今なら山の中ですし、いざとなれば逃げれば良いだけですからね。
それにしても順番に着けましたけど・・・私達よりミア殿の方が効果がありましたよね。
まさかあんなにオークが居るとは思いませんでしたが・・・」
「何か呼び寄せる強さのような物があるのだろうな。
まぁあとは後日検討するしかないか。」
マイヤーもベイノンもお茶を飲みながら疲れを癒している。
「ん~・・・あの魔法具が問題だったかぁ。
何か変な魔法がかかっているとは思ったけど・・・オークを呼び寄せるのは初めて見たかも。」
「ネックレスに限らず魔物を呼び寄せる方法はありますよね。
今回はたまたまネックレスだったということですね。
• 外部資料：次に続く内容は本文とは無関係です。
<file path="src/rtl/fwd_pkg.sv">
// Shared constants, history-entry type and fwd_src width helper for the store-data
// forwarding unit.
package fwd_pkg;

    localparam int FWD_XLEN          = 32;
    localparam int FWD_RAW           = 5;
    localparam int FWD_SRC_REGF      = 0;
    localparam int FWD_SRC_WB        = 1;
    localparam int FWD_SRC_HIST_BASE = 2;

    typedef struct packed {
        logic                valid;
        logic [FWD_RAW-1:0]  rd;
        logic [FWD_XLEN-1:0] data;
    } hist_entry_t;

    function automatic int fwd_src_w(input int depth);
        return $clog2(depth + 2);
    endfunction

endpackage

</file>
<file path="src/rtl/store_fwd_unit_if.sv">
// MEM/WB side bus of the store-data forwarding unit; master drives the pipeline
// fields, slave (the unit) returns the selected store data and status.
interface store_fwd_unit_if #(
    parameter int XLEN  = 32,
    parameter int RAW   = 5,
    parameter int DEPTH = 2
) ();
    localparam int SRCW = fwd_pkg::fwd_src_w(DEPTH);

    logic            mem_MemWr;
    logic [RAW-1:0]  mem_rs2;
    logic [XLEN-1:0] mem_rs2_data;
    logic            wb_valid;
    logic            wb_RegWr;
    logic [RAW-1:0]  wb_rd;
    logic [XLEN-1:0] wb_data;
    logic [XLEN-1:0] store_data;
    logic            fwd_hit;
    logic [SRCW-1:0] fwd_src;
    logic [31:0]     fwd_cnt;

    modport master (
        output mem_MemWr, mem_rs2, mem_rs2_data, wb_valid, wb_RegWr, wb_rd, wb_data,
        input  store_data, fwd_hit, fwd_src, fwd_cnt
    );

    modport slave (
        input  mem_MemWr, mem_rs2, mem_rs2_data, wb_valid, wb_RegWr, wb_rd, wb_data,
        output store_data, fwd_hit, fwd_src, fwd_cnt
    );
endinterface

</file>
<file path="src/rtl/fwd_hist_buf.sv">
// DEPTH-deep shift register of retired register writes; entry 0 is the youngest.
// Reports a per-entry rd match against the store source register.
module fwd_hist_buf #(
    parameter int XLEN  = 32,
    parameter int RAW   = 5,
    parameter int DEPTH = 2
) (
    input  logic                       clk,
    input  logic                       rst,
    input  logic                       push,
    input  logic [RAW-1:0]             push_rd,
    input  logic [XLEN-1:0]            push_data,
    input  logic [RAW-1:0]             match_rd,
    output logic [DEPTH-1:0]           match_vec,
    output logic [DEPTH-1:0][XLEN-1:0] hist_data
);
    typedef struct packed {
        logic            valid;
        logic [RAW-1:0]  rd;
        logic [XLEN-1:0] data;
    } entry_t;

    entry_t [DEPTH-1:0] entries_q;
    entry_t [DEPTH-1:0] entries_d;

    // Shift in the retiring write; oldest entry falls off the end.
    always_comb begin
        entries_d = entries_q;
        if (push) begin
            entries_d[0] = '{valid: 1'b1, rd: push_rd, data: push_data};
            for (int k = 1; k < DEPTH; k++) begin
                entries_d[k] = entries_q[k-1];
            end
        end else begin
            entries_d = entries_q;
        end
    end

    always_ff @(posedge clk) begin
        if (rst) begin
            entries_q <= '0;
        end else begin
            entries_q <= entries_d;
        end
    end

    always_comb begin
        match_vec = '0;
        hist_data = '0;
        for (int k = 0; k < DEPTH; k++) begin
            match_vec[k] = entries_q[k].valid && (entries_q[k].rd == match_rd);
            hist_data[k] = entries_q[k].data;
        end
    end

endmodule

</file>
<file path="src/rtl/store_fwd_unit.sv">
// MEM-stage store-data forwarding: youngest of live WB result or retired-write history.
// Optional forward-event counter enabled by defining STORE_FWD_PERF_EN.
module store_fwd_unit
    import fwd_pkg::*;
#(
    parameter int XLEN  = 32,
    parameter int RAW   = 5,
    parameter int DEPTH = 2
) (
    input  logic                 clk,
    input  logic                 rst,
    store_fwd_unit_if.slave      bus
);
    localparam int SRCW = fwd_src_w(DEPTH);

    logic                       push_s;
    logic                       wb_match_s;
    logic                       store_active_s;
    logic [DEPTH-1:0]           match_vec_s;
    logic [DEPTH-1:0][XLEN-1:0] hist_data_s;
    logic                       hist_hit_s;
    logic [XLEN-1:0]            hist_sel_data_s;
    logic [SRCW-1:0]            hist_sel_src_s;
    logic [XLEN-1:0]            store_data_s;
    logic                       fwd_hit_s;
    logic [SRCW-1:0]            fwd_src_s;

    assign push_s         = bus.wb_valid && bus.wb_RegWr && (bus.wb_rd != {RAW{1'b0}});
    assign wb_match_s     = push_s && (bus.wb_rd == bus.mem_rs2);
    assign store_active_s = bus.mem_MemWr && (bus.mem_rs2 != {RAW{1'b0}});

    fwd_hist_buf #(
        .XLEN  (XLEN),
        .RAW   (RAW),
        .DEPTH (DEPTH)
    ) u_hist (
        .clk       (clk),
        .rst       (rst),
        .push      (push_s),
        .push_rd   (bus.wb_rd),
        .push_data (bus.wb_data),
        .match_rd  (bus.mem_rs2),
        .match_vec (match_vec_s),
        .hist_data (hist_data_s)
    );

    // Walk oldest to youngest so the youngest matching entry overrides older ones.
    always_comb begin
        hist_hit_s      = 1'b0;
        hist_sel_data_s = bus.mem_rs2_data;
        hist_sel_src_s  = SRCW'(FWD_SRC_REGF);
        for (int k = DEPTH - 1; k >= 0; k--) begin
            hist_hit_s      = hist_hit_s | match_vec_s[k];
            hist_sel_data_s = match_vec_s[k] ? hist_data_s[k] : hist_sel_data_s;
            hist_sel_src_s  = match_vec_s[k] ? SRCW'(FWD_SRC_HIST_BASE + k) : hist_sel_src_s;
        end
    end

    always_comb begin
        store_data_s = bus.mem_rs2_data;
        fwd_hit_s    = 1'b0;
        fwd_src_s    = SRCW'(FWD_SRC_REGF);
        if (!store_active_s) begin
            store_data_s = bus.mem_rs2_data;
            fwd_hit_s    = 1'b0;
            fwd_src_s    = SRCW'(FWD_SRC_REGF);
        end else if (wb_match_s) begin
            store_data_s = bus.wb_data;
            fwd_hit_s    = 1'b1;
            fwd_src_s    = SRCW'(FWD_SRC_WB);
        end else begin
            store_data_s = hist_sel_data_s;
            fwd_hit_s    = hist_hit_s;
            fwd_src_s    = hist_sel_src_s;
        end
    end

    assign bus.store_data = store_data_s;
    assign bus.fwd_hit    = fwd_hit_s;
    assign bus.fwd_src    = fwd_src_s;

`ifdef STORE_FWD_PERF_EN
    logic [31:0] fwd_cnt_q;
    logic [31:0] fwd_cnt_d;

    // Saturating count of cycles that forwarded store data.
    always_comb begin
        fwd_cnt_d = fwd_cnt_q;
        if (fwd_hit_s && (fwd_cnt_q != 32'hFFFF_FFFF)) begin
            fwd_cnt_d = fwd_cnt_q + 32'd1;
        end else begin
            fwd_cnt_d = fwd_cnt_q;
        end
    end

    always_ff @(posedge clk) begin
        if (rst) begin
            fwd_cnt_q <= 32'd0;
        end else begin
            fwd_cnt_q <= fwd_cnt_d;
        end
    end

    assign bus.fwd_cnt = fwd_cnt_q;
`else
    assign bus.fwd_cnt = 32'd0;
`endif

endmodule

</file>
<file path="src/flat_wrapper.sv">
// flat-port wrapper written by rule: the top's interface ports become plain ports
module store_fwd_unit_flat import fwd_pkg::*;
#(
    parameter int XLEN  = 32,
    parameter int RAW   = 5,
    parameter int DEPTH = 2
)
  (clk, rst, bus_mem_MemWr, bus_mem_rs2, bus_mem_rs2_data, bus_wb_valid, bus_wb_RegWr, bus_wb_rd, bus_wb_data, bus_store_data, bus_fwd_hit, bus_fwd_src, bus_fwd_cnt);
  store_fwd_unit_if #(.XLEN(XLEN), .RAW(RAW), .DEPTH(DEPTH)) bus_i ();
  input  logic clk;
  input  logic rst;
  input wire logic [$bits(bus_i.mem_MemWr)-1:0] bus_mem_MemWr;
  input wire logic [$bits(bus_i.mem_rs2)-1:0] bus_mem_rs2;
  input wire logic [$bits(bus_i.mem_rs2_data)-1:0] bus_mem_rs2_data;
  input wire logic [$bits(bus_i.wb_valid)-1:0] bus_wb_valid;
  input wire logic [$bits(bus_i.wb_RegWr)-1:0] bus_wb_RegWr;
  input wire logic [$bits(bus_i.wb_rd)-1:0] bus_wb_rd;
  input wire logic [$bits(bus_i.wb_data)-1:0] bus_wb_data;
  output wire logic [$bits(bus_i.store_data)-1:0] bus_store_data;
  output wire logic [$bits(bus_i.fwd_hit)-1:0] bus_fwd_hit;
  output wire logic [$bits(bus_i.fwd_src)-1:0] bus_fwd_src;
  output wire logic [$bits(bus_i.fwd_cnt)-1:0] bus_fwd_cnt;
  assign bus_i.mem_MemWr = bus_mem_MemWr;
  assign bus_i.mem_rs2 = bus_mem_rs2;
  assign bus_i.mem_rs2_data = bus_mem_rs2_data;
  assign bus_i.wb_valid = bus_wb_valid;
  assign bus_i.wb_RegWr = bus_wb_RegWr;
  assign bus_i.wb_rd = bus_wb_rd;
  assign bus_i.wb_data = bus_wb_data;
  assign bus_store_data = bus_i.store_data;
  assign bus_fwd_hit = bus_i.fwd_hit;
  assign bus_fwd_src = bus_i.fwd_src;
  assign bus_fwd_cnt = bus_i.fwd_cnt;
  store_fwd_unit #(.XLEN(XLEN), .RAW(RAW), .DEPTH(DEPTH)) u_core (.clk(clk), .rst(rst), .bus(bus_i));
endmodule
</file>
<file path="config.mk">
export PLATFORM = sky130hd
export DESIGN_NAME = store_fwd_unit_flat
export DESIGN_NICKNAME = d
export VERILOG_FILES = /design/src/rtl/fwd_pkg.sv /design/src/rtl/store_fwd_unit_if.sv /design/src/rtl/fwd_hist_buf.sv /design/src/rtl/store_fwd_unit.sv /design/src/flat_wrapper.sv
export SDC_FILE = /design/constraint.sdc
export NUM_CORES = 1
export LEC_CHECK = 0
export ABC_AREA = 1
export CAP_MARGIN = 40
export CORE_ASPECT_RATIO = 0.8
export CORE_MARGIN = 3
export CORE_UTILIZATION = 49
export DETAILED_ROUTE_END_ITERATION = 8
export PLACE_DENSITY = 0.82
export SLEW_MARGIN = 10
export SYNTH_ARGS = -nofsm -noshare
export SYNTH_HDL_FRONTEND = slang
export SYNTH_SLANG_ARGS = --single-unit
</file>
<file path="constraint.sdc">
create_clock -name clk -period 3.1 [get_ports clk]
set_input_delay 0.93 -clock clk [delete_from_list [all_inputs] [get_ports clk]]
set_output_delay 0.93 -clock clk [all_outputs]
set_load 0.02 [all_outputs]
</file>
==> metrics.md, run 1 <==
| Metric | Value |
|---|---|
| Setup CP Type | `in -> out` |
| GR Util met3 | `9.670%` |
| Crit path launch | `bus_mem_rs2[0]` |
| Fillers | `495` |
| Sw Ratio | `31.67%` |
| Slew of the pin with the lowest slew margin | `0.6787 ns` |
| First-pass DRT Iterations | `6` |
| Yosys top cell by area | `dfxtp_1` |
| DRC | `0` |
| Post-route design area | `8312 um2` |
| Post-DP HPWL | `9.874 mm` |
| Avg Cell Area, Syn | `6.722 um2` |
| Worst VDD drop | `0.0002975 V` |
| Fin. max-slew vios | `0` |
| Violated checks | `setup timing` |
| Synth Area in Compound Gates | `11.94%` |
| F_max | `296.3 MHz` |
| Gr usage total | `32.04%` |
| Worst reg2reg startpoint | `u_core.u_hist.hist_data[10]` |
| Wire per inst | `21.44 um` |
| Synth top area cells | `dfxtp_1, nand3_2, nand2_1` |
| Synthesized area | `5176 um2` |
| Critical-path cell with the highest stage delay | `nor2_1` |
| Fraction of layout cells with a size suffix above 1 | `37.49%` |
| Pleak | `0.004080 uW` |
| GR Overflow Total | `0` |
| Clock skew | `0.008052 ns` |
| Fin worst setup slack | `-0.2755 ns` |
| CP dominant cell by count | `buf_6` |
| Synth warn | `0` |
| Startpoint type of the worst setup path | `input pin` |
| Mux cell area share after synthesis | `0%` |
| Die W | `120.9 um` |
| Combinational share of power | `26.1%` |
| Max incr delay on CP | `0.21 ns` |
| Register share of total power | `36.6%` |
| Post-Layout Cell Count | `1083` |
| Initial core utilization | `51.92%` |
| Placed cell area | `6678 um2` |
| GR Util met2 | `52.01%` |
| Total I/O pin count | `146` |
| Final hold violations | `0` |
| Synth-to-Final Area Change | `60.58%` |
| CTS Sinks | `76` |
| XOR/XNOR Fraction of Synth Area | `0.1692%` |
| Critical path's top delay family | `simple AND/OR/NAND/NOR gates` |
| Synthesized flop and latch total | `76` |
| Worst path required time | `2.17 ns` |
| Clock Power Share | `37.3%` |
| Slew headroom | `54.75%` |
| Crit end category | `primary output` |
| R2R depth | `2` |
| Final WL | `23.22 mm` |
| Worst Hold End | `u_core.u_hist.entries_q[74]` |
| # rows | `32` |
| Largest net degree at the start of global routing | `75` |
| Initial DRC count | `1140` |
| Yosys cell types | `28` |
| CP bufs+invs | `6` |
| Clock Path Buffers | `2` |
| Core area | `9970 um2` |
| Die area | `11840 um2` |
| CTS Hold Bufs | `0` |
| Multi-input gate area | `3435 um2` |
| Setup violations, final | `35` |
| R2R setup slack | `2.19 ns` |
| Vert. Die Dim | `97.93 um` |
| Simple-gate portion of the synthesized area | `40.37%` |
| RD Place Congestion | `0.8738` |
| # port buffers | `113` |
| HP Start | `u_core.u_hist.entries_q[74]` |
| Worst-path cell chain | `buf_6 -> buf_6 -> nor2_1 -> nor2_4 -> nand2_2 -> nor2_4 -> buf_6 -> buf_12 -> buf_16 -> nand3_2 -> nand3_2 -> nand2_1 -> nand2_2 -> buf_6` |
| Critical path arrival | `2.45 ns` |
| P_sw | `955.2 uW` |
| Vias in the first global route | `6055` |
| Power Density | `362.8 nW/um2` |
| Largest family of logic cells by synthesized area | `simple AND/OR/NAND/NOR gates` |
| Total clock buffers created by CTS | `9` |
| Routed Antenna Nets | `0` |
| Status | `finished, violations left` |
| P_int | `2061 uW` |
| Worst flop-to-flop path endpoint | `u_core.u_hist.hist_data[10]` |
| Seq/Total Area, Yosys | `29.39%` |
| CP max FO | `5` |
| Area share of fa/ha/maj cells after synthesis | `0%` |
| H-tree depth | `3` |
| CTS tree | `yes` |
| Register area | `1521 um2` |
| # Max-Cap Violations | `0` |
| Clock Latency Late Sink | `0.36 ns` |
| Cells after Synth | `770` |
| N_diodes | `0` |
| Post-Place Cells | `1030` |
| Vias/cell | `6.123` |
| HP Class | `reg -> reg` |
| Synth top area share | `29.39%` |
| Tmin final | `3.376 ns` |
| Vias | `6631` |
| Post-layout nets | `1021` |
| Clk slew on worst S/H paths | `0.06 ns` |
| Met1 GRT Util | `38.87%` |
| Initial antenna violation count | `0` |
| Final worst path period share | `108.9%` |
| Clock Tree Root | `clkbuf_16` |
| Most Crowded Layer GR | `met2` |
| RSZ-0062 raised after global routing | `true` |
| Worst Hold Depth | `2` |
| First-pass GRT wire length | `30.33 mm` |
| WHS | `0.4845 ns` |
## sequential cells by signal, summed over array words and instances (netlist names)
name,cells
u_core.u_hist.hist_data,64
u_core.u_hist.entries_q,12
## layer usage
metal | part of all wire (%) | wire [um]
met5 | 0 | 0
met4 | 7.9 | 1839
met3 | 13 | 3001
met2 | 45 | 10410
met1 | 34 | 7969
## worst max-delay path by stage
| stage | endpoint | slack, ns | cells after the start |
|---|---|---|---|
| floorplan | bus_store_data[10] | 0.25 | 9 |
| global placement | bus_store_data[14] | -0.94 | 11 |
| detailed placement | bus_store_data[23] | -0.95 | 13 |
| CTS | bus_store_data[29] | -0.18 | 15 |
| global route | bus_store_data[19] | -0.31 | 15 |
| finish | bus_store_data[19] | -0.28 | 14 |
## cell usage after synthesis
| cell type | instances |
|---|---|
| nor2_4 | 1 |
| nand3_2 | 59 |
| nand2_4 | 2 |
| dfxtp_1 | 76 |
| nor2_2 | 5 |
| o21ai_0 | 75 |
| nand3_1 | 106 |
| buf_6 | 12 |
| nand2_2 | 2 |
| nor2_1 | 69 |
| buf_2 | 24 |
| nor2_8 | 1 |
| conb_1 | 1 |
| clkbuf_1 | 11 |
| nand4_4 | 2 |
| and3_1 | 1 |
| buf_4 | 40 |
| nand4_1 | 2 |
| clkinv_1 | 1 |
| inv_1 | 81 |
| nand2_1 | 142 |
| a21oi_2 | 1 |
| nand3_4 | 1 |
| o21ai_2 | 1 |
| a21oi_1 | 44 |
| o21ai_1 | 1 |
| inv_2 | 8 |
| xnor2_1 | 1 |
## worst min-delay path, delay by kind of cell (launching register included)
family	cells	cell delay (ns)
compound gates	1	0.05
buf+inv	1	0.07
flops	1	0.32
## power groups by stage
stage / Clock (uW) / Combinational [uW] / Sequential (uW)
after floorplan: 0 / 363 / 1090
after global placement: 0 / 581 / 1100
after detailed placement: 0 / 593 / 1100
after CTS: 1080 / 671 / 1080
after global routing: 1150 / 827 / 1110
final: 1130 / 786 / 1100
## repair_timing
item	4_1_cts	5_1_grt
cloned	11	4
pin swaps	45	45
resized for setup	313	133
setup endpoints to repair	35	35
buffers inserted	24	3
## through the flow
stage,worst slack [ns],total power (uW),TNS (ns),utilization (%)
2_1_floorplan,0.2451,1453,0,-
5_1_grt,-0.3134,3087,-8.991,83.37
3_5_place_dp,-0.9481,1696,-32.23,66.98
4_1_cts,-0.1835,2833,-5.097,77.59
3_3_place_gp,-0.9357,1682,-31.76,66.98
6_report,-0.2755,3016,-7.027,83.37
## layout by cell type (no fill, tap or decap), drive strengths merged, types with 16 or more instances in the layout
master         count
clkdlybuf4s50     65
nand2            146
o21ai             77
clkbuf            16
a21oi             45
inv               88
nor2              76
nand3            166
dfxtp             76
conb              32
buf              142
## logic make-up (layout without fill, tap and decap cells)
group	count (synthesis)	in the layout
compound gates	122	122
xor+xnor	1	1
buf+inv	177	323
flops	76	76
other cells	1	32
simple gates	393	393
## cell type report
class | instances | share of cell area (%)
flip-flops and latches | 76 | 18.30
repair buffers | 217 | 30.35
inverters | 90 | 4.320
well taps | 136 | 2.047
multi-input cells | 548 | 41.32
clock inverters | 4 | 0.5720
clock buffers | 12 | 3.086
Note: power is estimated with default switching activity, not from simulation.
==> run 2, diff against run 1 <==
SLEW_MARGIN = not set   (was 10)
==> results of run 2 <==
Same layout as run 1: the final DEF is identical, and so are final timing and power.
==> run 3, diff against run 2 <==
PLACE_DENSITY = 0.81   (was 0.82)
SYNTH_HIERARCHICAL = 1   (was not set)
==> run 3 against run 2 <==
- the run still ends with setup timing left
- critical path depth is the same
- non-clock buffer count decreased by 49
- area after synthesis rose by 3.2%
- worst setup slack got worse by 0.013 ns
- final area is 14% lower
- sequential cell count did not move
- final cell count fell by 2.3%
==> metrics.md, run 3 <==
| Metric | Value |
|---|---|
| Status | `finished, violations left` |
| Violated checks | `setup timing` |
| CTS Hold Bufs | `0` |
| Total I/O pin count | `146` |
| Final Util | `68.04%` |
| Vias | `5401` |
| Commonest non-fill, non-tap cell in the layout | `nand2_1` |
| Pleak | `0.003298 uW` |
| R2R depth | `2` |
| Area share of fa/ha/maj cells after synthesis | `0%` |
| Routed Antenna Nets | `0` |
| Clock Tree Root | `clkbuf_16` |
| Largest net degree at the start of global routing | `46` |
| Synth top area cells | `dfxtp_1, nand2_1, buf_4` |
| Synth-to-Final Area Change | `33.08%` |
| CP max FO | `8` |
| Register area | `1521 um2` |
| Fraction of layout cells with a size suffix above 1 | `23.99%` |
| Die W | `122.7 um` |
| H-tree depth | `3` |
| Seq/Total Area, Yosys | `28.48%` |
| Initial core utilization | `51.13%` |
| Core area | `10450 um2` |
| XOR/XNOR Fraction of Synth Area | `0.4919%` |
| Critical-path cell with the highest stage delay | `o21ai_4` |
| Clk slew on worst S/H paths | `0.06 ns` |
| Worst-path cell chain | `buf_8 -> inv_4 -> nand2_2 -> nand2_1 -> nor2_1 -> nand2_1 -> nor2_4 -> buf_12 -> buf_12 -> o21ai_4 -> buf_8 -> nand3_4 -> nand2_2 -> buf_6` |
| RD Place Congestion | `0.8054` |
| Fillers | `858` |
| Post-layout nets | `991` |
| FFs w/ async S/R, synth | `0%` |
| Slew of the pin with the lowest slew margin | `0.6321 ns` |
| Synth top area share | `28.48%` |
| Power Density | `372.1 nW/um2` |
| Fin Setup TNS | `-8.597 ns` |
| First-pass DRT Iterations | `5` |
| Post-DP HPWL | `9.241 mm` |
| Critical path arrival | `2.46 ns` |
| # rows | `33` |
| Fin worst setup slack | `-0.2886 ns` |
| Ys flop type | `dfxtp_1` |
| Final worst path period share | `109.3%` |
| Yosys top cell by area | `dfxtp_1` |
| Max incr delay on CP | `0.29 ns` |
| Clock Latency Late Sink | `0.33 ns` |
| Worst flop-to-flop path endpoint | `u_core/u_hist/hist_data[39]` |
| Worst reg2reg startpoint | `u_core/u_hist/hist_data[7]` |
| Gr usage total | `24.27%` |
| Vias in the first global route | `4898` |
| Multi-input gate area | `2898 um2` |
| Crit path launch | `bus_mem_rs2[3]` |
| # port buffers | `113` |
| Clock Path Buffers | `2` |
| Total clock buffers created by CTS | `9` |
| HP Class | `reg -> reg` |
| Tmin final | `3.389 ns` |
| First-pass GRT wire length | `23.87 mm` |
| Synthesized flop and latch total | `76` |
| Post-synth EDFFs | `0` |
| Worst setup endpoint | `bus_store_data[13]` |
| Worst path required time | `2.17 ns` |
| Critical path's top delay family | `buffers and inverters` |
| DRC | `0` |
| GR Overflow Total | `0` |
| Cells after Synth | `851` |
| Top-count cell post-synth | `nand2_1` |
| Slew headroom | `57.86%` |
| CTS tree | `yes` |
| CP bufs+invs | `6` |
| Synthesized area | `5341 um2` |
| Final WL | `15.35 mm` |
| Synth warn | `6` |
| Avg Cell Area, Syn | `6.277 um2` |
| Vert. Die Dim | `99.39 um` |
| Critical path depth | `14` |
| Vias/cell | `5.105` |
| Startpoint type of the worst setup path | `input pin` |
| Pre-CTS setup slack | `-1.023 ns` |
| Setup violations, final | `35` |
| RSZ-0062 raised after global routing | `true` |
| Final hold violations | `0` |
| Wire per inst | `14.51 um` |
| Synth Area in Compound Gates | `7.800%` |
| Max FFs per register | `64` |
| Worst VDD drop | `0.0002301 V` |
| Post-synth top cells | `nand2_1, nand3_1, buf_4, inv_1, dfxtp_1` |
| Fin. max-slew vios | `0` |
| Setup CP Type | `in -> out` |
| F_max | `295.1 MHz` |
| CTS Sinks | `76` |
| Yosys cell types | `23` |
| R2R setup slack | `2.36 ns` |
| Crit end category | `primary output` |
| Die area | `12200 um2` |
| Mux cell area share after synthesis | `0%` |
| Clock skew | `0.007092 ns` |
| Largest family of logic cells by synthesized area | `simple AND/OR/NAND/NOR gates` |
| Initial DRC count | `444` |
| Simple-gate portion of the synthesized area | `37.15%` |
| # Max-Cap Violations | `0` |
| Initial antenna violation count | `1` |
| Commonest non-fill, non-tap cells in the layout | `nand2_1, nand3_1, dfxtp_1` |
`config.mk`:
```
export PLATFORM = sky130hd
export DESIGN_NAME = cb_config_loader
export DESIGN_NICKNAME = d
export VERILOG_FILES = /design/src/rtl/cb_config_loader.sv
export SDC_FILE = /design/constraint.sdc
export NUM_CORES = 1
export LEC_CHECK = 0
export ABC_AREA = 1
export CAP_MARGIN = 30
export CORE_ASPECT_RATIO = 0.9
export CORE_UTILIZATION = 32
export CTS_CLUSTER_SIZE = 24
export DETAILED_ROUTE_END_ITERATION = 6
export MAX_ROUTING_LAYER = met4
export PLACE_DENSITY_LB_ADDON = 0.15
export SLEW_MARGIN = 20
export SYNTH_ARGS = -nofsm -noshare
export SYNTH_HDL_FRONTEND = slang
export SYNTH_SLANG_ARGS = --single-unit
```
`constraint.sdc`:
```
create_clock -name clk -period 9.8 [get_ports clk]
set_input_delay 1.47 -clock clk [delete_from_list [all_inputs] [get_ports clk]]
set_output_delay 1.47 -clock clk [all_outputs]
set_load 0.02 [all_outputs]
```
」
「でもあの大きさで特定の種族を呼び寄せる物なんてあったっけ?」
「確かに聞いた事ありませんね・・・という事は・・・」
「誰かしら作ったんだろうね~。
呼び寄せるのは匂いが一般的だろうけど・・・オークにだけ効く匂いを発する魔法具かぁ・・・」
「注意だけしておかないといけないかもしれませんね。」
コノハとパナが話し合っているのだった。